Monash University has opened a new 150-bed residential accommodation complex on its Peninsula campus, constructing its most energy efficient building in the process.
Expected to be over three times more efficient than existing residential halls, the project is set to become the first large-scale building in the country to achieve Passive House certification. Combined with a cross-laminated timber (CLT) structure, the building sets a new benchmark for sustainable design and construction.
Through its ambitious design and drawing from elements of the University’s Net Zero initiative, including rooftop solar panels and all-electric building services, the complex is 100 percent renewable, powered through Monash’s power purchase agreement (PPA) with Murra Warra wind farm.
"Monash is redefining a university’s role in creating a sustainable future and achieving the UN Sustainable Development Goals (SDGs) — a blueprint to attaining a better and more sustainable future for us all," says Professor David Copolov AO, pro vice-chancellor (major campuses and student engagement).
“We’re particularly proud of the interplay of pioneering design agendas that are resulting in Gillies Hall, yielding many environmental benefits and setting a new benchmark in sustainable development.”
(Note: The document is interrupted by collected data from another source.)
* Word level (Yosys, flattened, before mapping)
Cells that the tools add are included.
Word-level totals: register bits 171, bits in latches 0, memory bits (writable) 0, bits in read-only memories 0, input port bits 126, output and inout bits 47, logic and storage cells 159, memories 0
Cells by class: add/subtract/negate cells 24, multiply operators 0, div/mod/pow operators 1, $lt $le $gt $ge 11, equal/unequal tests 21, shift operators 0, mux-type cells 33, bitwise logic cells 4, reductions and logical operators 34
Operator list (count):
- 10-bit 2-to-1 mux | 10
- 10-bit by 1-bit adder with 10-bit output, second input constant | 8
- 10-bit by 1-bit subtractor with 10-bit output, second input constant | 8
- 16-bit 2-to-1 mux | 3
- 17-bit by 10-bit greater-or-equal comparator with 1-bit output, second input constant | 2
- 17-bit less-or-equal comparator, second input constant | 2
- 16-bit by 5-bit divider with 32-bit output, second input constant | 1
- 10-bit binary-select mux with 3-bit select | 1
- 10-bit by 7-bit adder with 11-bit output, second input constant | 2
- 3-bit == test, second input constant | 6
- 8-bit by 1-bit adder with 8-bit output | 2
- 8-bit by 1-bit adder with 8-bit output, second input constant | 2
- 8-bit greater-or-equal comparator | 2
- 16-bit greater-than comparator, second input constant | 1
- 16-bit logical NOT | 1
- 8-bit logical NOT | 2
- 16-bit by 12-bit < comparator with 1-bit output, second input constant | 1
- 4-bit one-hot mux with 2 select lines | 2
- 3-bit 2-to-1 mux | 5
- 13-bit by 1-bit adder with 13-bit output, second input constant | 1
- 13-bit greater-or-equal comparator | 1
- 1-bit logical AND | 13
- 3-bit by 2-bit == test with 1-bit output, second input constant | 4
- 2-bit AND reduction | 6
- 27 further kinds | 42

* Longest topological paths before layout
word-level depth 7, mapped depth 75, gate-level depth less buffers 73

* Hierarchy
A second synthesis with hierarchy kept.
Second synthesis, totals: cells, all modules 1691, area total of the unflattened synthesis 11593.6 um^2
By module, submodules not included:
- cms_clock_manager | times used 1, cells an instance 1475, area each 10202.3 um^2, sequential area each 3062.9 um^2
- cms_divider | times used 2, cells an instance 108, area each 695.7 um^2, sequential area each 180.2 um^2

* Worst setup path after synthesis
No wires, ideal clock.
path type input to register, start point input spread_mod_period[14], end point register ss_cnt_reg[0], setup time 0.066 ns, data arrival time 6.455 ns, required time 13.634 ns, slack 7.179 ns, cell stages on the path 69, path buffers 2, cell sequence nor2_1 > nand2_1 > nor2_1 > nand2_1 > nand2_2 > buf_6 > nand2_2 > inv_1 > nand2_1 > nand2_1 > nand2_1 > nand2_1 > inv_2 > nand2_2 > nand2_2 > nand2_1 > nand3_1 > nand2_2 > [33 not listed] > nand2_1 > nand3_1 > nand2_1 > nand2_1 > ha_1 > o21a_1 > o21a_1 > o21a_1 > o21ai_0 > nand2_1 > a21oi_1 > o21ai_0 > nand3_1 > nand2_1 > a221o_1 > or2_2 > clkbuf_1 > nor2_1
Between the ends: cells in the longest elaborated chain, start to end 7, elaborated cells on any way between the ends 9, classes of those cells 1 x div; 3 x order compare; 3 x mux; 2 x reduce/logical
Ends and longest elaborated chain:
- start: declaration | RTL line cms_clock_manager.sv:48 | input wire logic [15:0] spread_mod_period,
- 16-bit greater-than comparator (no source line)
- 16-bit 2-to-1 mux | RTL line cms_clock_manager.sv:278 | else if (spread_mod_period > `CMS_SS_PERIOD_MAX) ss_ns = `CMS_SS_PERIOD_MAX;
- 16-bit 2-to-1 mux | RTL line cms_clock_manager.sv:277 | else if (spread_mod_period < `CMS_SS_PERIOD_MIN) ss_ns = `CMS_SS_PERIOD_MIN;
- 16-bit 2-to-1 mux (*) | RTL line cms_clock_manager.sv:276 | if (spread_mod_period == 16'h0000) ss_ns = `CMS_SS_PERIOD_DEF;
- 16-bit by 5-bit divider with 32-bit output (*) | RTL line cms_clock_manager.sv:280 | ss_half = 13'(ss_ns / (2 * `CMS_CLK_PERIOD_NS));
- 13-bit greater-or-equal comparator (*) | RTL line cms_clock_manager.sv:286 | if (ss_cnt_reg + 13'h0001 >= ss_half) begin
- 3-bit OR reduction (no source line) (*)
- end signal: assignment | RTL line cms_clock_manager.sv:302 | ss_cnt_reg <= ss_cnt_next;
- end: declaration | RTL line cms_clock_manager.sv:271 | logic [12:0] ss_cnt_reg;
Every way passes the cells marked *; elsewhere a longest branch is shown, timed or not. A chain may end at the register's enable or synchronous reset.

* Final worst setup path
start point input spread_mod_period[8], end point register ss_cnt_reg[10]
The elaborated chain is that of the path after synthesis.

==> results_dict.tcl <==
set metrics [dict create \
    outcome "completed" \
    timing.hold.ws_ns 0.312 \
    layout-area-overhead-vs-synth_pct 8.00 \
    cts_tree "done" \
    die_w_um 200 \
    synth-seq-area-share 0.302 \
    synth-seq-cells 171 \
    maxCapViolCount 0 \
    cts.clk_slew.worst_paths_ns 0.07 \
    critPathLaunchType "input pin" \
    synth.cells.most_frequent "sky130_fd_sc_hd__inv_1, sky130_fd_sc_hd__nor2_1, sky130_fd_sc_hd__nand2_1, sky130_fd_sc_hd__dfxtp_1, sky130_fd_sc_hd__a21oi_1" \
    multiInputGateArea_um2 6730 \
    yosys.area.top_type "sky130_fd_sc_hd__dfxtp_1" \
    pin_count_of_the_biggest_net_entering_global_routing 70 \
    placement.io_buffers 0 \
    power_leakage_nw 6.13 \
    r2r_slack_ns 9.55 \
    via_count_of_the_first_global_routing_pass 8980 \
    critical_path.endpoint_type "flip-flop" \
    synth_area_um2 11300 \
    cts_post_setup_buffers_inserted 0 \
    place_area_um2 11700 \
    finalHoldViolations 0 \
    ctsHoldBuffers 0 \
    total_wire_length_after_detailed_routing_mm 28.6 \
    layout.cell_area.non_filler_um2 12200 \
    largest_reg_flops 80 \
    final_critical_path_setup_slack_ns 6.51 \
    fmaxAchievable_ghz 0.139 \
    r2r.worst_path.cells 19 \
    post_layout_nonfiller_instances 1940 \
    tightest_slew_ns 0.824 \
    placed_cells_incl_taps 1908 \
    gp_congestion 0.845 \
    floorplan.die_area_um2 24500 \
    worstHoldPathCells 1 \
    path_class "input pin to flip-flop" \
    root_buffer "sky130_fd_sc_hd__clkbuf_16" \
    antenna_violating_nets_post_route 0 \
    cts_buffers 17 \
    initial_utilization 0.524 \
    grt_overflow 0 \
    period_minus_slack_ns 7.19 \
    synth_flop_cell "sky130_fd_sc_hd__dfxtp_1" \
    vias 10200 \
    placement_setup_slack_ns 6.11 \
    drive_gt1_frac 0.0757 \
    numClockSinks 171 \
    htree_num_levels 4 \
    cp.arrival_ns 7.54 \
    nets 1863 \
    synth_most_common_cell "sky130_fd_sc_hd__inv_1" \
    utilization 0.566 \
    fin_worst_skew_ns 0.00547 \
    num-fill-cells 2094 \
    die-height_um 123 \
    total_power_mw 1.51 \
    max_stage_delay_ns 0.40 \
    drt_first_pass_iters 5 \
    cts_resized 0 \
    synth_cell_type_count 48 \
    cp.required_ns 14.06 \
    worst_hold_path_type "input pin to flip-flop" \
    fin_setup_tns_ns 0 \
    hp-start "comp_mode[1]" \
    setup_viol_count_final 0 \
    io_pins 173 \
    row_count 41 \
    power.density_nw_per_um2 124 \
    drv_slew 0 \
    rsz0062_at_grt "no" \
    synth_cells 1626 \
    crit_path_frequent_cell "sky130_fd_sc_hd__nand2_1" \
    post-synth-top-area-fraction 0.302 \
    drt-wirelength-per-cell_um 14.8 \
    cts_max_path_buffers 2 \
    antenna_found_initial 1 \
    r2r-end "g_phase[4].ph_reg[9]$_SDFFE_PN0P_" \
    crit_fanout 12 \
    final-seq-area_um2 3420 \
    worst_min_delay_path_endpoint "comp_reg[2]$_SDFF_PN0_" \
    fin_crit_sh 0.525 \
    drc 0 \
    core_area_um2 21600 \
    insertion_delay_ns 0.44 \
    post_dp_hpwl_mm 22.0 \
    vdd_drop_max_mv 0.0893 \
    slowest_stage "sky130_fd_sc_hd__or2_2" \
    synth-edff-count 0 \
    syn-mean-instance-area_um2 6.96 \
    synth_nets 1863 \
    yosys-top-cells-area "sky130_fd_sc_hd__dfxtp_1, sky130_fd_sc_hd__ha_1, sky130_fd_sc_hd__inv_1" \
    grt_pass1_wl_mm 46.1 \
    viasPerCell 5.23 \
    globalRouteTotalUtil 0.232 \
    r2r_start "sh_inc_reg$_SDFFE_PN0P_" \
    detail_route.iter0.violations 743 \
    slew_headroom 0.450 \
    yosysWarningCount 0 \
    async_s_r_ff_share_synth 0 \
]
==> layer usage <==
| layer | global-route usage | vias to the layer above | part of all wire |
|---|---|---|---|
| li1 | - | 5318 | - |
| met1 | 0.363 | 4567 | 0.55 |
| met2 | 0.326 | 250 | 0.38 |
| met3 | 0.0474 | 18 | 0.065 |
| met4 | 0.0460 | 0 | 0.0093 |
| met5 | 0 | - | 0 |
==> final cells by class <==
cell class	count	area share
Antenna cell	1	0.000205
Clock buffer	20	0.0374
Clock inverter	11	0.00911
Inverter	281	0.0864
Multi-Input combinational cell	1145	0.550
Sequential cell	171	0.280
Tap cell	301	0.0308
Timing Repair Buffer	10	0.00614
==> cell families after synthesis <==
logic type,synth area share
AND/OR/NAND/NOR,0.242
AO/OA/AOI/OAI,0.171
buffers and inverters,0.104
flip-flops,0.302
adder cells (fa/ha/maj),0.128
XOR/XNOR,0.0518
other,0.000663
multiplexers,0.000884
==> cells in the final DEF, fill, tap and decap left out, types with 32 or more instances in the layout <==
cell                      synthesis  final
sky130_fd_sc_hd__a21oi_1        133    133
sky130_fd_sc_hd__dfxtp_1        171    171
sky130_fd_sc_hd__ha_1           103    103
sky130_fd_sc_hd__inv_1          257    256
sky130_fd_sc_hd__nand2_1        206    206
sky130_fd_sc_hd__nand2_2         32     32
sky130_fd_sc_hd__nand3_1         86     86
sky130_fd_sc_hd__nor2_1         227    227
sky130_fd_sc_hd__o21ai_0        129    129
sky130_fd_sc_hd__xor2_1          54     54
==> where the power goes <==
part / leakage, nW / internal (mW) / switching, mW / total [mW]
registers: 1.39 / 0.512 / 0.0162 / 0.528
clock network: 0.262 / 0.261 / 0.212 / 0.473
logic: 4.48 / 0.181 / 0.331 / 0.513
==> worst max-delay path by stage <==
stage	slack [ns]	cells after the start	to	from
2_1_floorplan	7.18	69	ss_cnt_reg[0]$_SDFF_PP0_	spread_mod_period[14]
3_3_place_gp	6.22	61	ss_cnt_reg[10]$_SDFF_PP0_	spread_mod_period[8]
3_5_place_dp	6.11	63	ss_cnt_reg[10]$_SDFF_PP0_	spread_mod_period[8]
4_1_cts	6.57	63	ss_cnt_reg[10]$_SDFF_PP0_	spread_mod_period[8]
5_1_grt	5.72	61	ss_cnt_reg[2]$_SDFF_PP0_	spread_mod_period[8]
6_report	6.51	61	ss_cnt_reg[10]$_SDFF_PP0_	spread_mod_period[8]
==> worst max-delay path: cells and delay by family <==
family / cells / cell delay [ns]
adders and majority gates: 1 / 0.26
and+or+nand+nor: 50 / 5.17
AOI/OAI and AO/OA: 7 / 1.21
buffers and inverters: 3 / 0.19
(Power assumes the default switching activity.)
Designed by Jackson Clements Burrows, and working closely with engineers AECOM and contractor Multiplex, the use of CLT is expected to have halved the carbon emissions associated with construction relative to a concrete structure and will remain as a carbon store for the life of the building.
The building also incorporates a rainwater harvesting tank and water sensitive urban design, including the creation of a landscaped dry-creek bed that provides additional opportunities for recreation, manages stormwater flows during high rain events and connects into the natural waterways of the campus.